§ **Exercise prompt**
Only lines holding the word "buffers" are wanted from the records; copy all of them.

§ **Excerpted records**
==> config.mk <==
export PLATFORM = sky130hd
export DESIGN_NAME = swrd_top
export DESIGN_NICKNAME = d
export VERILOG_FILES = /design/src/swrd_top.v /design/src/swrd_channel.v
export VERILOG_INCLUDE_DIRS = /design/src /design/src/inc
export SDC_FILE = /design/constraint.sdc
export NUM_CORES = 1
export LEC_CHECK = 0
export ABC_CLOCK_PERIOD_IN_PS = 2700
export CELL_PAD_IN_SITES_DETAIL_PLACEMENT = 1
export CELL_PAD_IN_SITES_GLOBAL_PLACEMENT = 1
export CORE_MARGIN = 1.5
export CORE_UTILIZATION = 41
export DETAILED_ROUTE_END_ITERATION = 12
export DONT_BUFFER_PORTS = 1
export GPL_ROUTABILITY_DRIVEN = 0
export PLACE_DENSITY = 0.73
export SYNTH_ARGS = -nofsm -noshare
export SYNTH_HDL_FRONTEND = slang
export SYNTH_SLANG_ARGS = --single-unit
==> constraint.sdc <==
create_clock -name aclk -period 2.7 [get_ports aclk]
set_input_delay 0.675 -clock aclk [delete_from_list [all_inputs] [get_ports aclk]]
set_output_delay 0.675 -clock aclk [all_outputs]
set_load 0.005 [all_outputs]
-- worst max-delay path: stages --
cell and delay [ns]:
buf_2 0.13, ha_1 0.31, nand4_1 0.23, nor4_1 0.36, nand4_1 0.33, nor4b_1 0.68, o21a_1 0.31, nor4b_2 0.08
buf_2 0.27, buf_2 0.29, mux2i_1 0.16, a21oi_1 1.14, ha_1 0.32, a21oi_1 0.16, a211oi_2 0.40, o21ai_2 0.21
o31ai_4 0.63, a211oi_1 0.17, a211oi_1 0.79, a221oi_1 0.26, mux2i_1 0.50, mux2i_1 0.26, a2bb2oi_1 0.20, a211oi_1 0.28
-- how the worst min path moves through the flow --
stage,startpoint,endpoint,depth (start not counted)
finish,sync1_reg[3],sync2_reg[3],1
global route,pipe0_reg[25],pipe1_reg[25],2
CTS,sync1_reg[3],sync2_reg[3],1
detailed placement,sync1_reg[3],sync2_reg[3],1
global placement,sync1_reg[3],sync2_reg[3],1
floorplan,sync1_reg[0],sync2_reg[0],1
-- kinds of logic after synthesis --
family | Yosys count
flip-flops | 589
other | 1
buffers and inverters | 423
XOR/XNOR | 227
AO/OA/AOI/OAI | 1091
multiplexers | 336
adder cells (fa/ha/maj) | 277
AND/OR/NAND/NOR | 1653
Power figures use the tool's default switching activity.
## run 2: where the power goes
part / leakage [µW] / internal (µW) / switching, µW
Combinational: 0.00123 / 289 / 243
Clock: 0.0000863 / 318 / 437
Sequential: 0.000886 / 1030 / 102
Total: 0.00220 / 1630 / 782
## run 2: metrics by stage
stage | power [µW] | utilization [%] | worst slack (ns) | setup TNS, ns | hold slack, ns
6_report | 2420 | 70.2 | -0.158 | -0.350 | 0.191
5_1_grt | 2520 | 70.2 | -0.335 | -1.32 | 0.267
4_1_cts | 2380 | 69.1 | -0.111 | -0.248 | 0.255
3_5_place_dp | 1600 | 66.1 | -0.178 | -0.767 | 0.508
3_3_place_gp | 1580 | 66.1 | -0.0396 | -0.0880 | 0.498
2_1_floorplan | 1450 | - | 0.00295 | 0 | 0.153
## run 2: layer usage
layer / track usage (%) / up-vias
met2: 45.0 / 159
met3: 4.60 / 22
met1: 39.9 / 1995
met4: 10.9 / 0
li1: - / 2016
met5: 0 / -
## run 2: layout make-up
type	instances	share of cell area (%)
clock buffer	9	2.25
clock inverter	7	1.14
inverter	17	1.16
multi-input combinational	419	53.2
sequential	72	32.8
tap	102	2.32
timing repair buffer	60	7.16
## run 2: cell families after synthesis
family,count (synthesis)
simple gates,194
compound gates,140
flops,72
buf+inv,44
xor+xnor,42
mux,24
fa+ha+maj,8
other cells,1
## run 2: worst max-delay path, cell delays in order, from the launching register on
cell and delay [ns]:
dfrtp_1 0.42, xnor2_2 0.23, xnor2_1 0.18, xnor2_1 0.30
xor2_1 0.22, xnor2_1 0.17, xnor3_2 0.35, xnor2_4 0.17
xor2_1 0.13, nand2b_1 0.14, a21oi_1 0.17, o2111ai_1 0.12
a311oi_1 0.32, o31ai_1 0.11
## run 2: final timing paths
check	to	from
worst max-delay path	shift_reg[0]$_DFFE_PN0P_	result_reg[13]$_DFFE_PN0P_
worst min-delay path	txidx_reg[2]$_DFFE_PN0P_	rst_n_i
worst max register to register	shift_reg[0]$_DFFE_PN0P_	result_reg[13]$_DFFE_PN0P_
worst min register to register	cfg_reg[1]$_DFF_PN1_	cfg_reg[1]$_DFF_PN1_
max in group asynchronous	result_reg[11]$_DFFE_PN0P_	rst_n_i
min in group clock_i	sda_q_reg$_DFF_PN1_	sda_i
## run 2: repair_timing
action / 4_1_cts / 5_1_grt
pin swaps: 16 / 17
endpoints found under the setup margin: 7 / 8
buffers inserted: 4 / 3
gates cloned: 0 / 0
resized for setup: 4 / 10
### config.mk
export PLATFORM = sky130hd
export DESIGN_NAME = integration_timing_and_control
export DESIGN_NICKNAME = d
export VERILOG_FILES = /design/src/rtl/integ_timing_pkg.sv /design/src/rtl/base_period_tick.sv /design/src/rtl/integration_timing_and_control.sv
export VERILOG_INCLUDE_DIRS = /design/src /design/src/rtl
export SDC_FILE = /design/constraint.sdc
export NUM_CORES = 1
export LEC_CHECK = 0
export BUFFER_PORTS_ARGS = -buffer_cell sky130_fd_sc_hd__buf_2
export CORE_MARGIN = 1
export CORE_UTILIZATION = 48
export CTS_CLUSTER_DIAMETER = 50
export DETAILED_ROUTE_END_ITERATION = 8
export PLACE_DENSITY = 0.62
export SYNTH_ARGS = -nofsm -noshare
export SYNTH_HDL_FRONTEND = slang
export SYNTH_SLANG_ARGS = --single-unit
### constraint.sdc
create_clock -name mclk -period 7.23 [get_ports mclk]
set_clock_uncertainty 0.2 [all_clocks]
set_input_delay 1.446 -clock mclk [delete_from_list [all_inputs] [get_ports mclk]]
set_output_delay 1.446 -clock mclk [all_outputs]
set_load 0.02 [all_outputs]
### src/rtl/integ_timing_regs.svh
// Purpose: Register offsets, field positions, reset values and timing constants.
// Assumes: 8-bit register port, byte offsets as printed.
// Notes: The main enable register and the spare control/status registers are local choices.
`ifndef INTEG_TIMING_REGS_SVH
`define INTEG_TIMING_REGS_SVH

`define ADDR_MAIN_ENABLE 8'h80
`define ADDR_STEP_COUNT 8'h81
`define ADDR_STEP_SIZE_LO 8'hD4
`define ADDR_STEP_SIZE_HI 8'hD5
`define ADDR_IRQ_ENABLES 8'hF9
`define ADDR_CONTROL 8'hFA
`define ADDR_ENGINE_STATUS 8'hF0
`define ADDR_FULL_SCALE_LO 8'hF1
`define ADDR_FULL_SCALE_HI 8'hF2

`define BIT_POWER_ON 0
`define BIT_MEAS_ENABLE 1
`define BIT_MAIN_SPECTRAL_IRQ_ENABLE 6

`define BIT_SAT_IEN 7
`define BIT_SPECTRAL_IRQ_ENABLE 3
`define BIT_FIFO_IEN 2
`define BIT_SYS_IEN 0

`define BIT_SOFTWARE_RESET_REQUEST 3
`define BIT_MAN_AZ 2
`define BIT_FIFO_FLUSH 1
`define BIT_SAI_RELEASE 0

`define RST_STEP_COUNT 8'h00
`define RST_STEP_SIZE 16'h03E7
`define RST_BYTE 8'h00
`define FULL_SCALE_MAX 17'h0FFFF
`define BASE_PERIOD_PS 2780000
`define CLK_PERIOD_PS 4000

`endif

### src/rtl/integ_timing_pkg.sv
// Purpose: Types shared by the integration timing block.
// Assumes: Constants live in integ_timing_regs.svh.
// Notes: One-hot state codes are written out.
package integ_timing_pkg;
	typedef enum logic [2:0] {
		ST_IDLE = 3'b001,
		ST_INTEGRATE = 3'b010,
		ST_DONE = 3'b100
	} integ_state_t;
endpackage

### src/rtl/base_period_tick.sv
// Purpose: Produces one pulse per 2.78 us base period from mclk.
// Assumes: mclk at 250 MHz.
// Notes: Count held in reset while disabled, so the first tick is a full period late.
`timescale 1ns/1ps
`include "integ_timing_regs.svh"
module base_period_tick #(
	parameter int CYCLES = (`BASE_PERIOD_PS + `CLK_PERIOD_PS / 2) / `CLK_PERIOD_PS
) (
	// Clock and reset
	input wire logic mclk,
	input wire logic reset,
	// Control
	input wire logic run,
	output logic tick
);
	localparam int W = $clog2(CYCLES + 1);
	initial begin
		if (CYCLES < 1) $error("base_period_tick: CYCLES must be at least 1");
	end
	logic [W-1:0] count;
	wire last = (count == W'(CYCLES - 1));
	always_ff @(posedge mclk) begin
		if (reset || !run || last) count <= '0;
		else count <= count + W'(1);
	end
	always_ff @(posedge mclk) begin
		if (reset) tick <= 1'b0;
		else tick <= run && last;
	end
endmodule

§ **Task output**
buffers and inverters | 423
buffers inserted: 4 / 3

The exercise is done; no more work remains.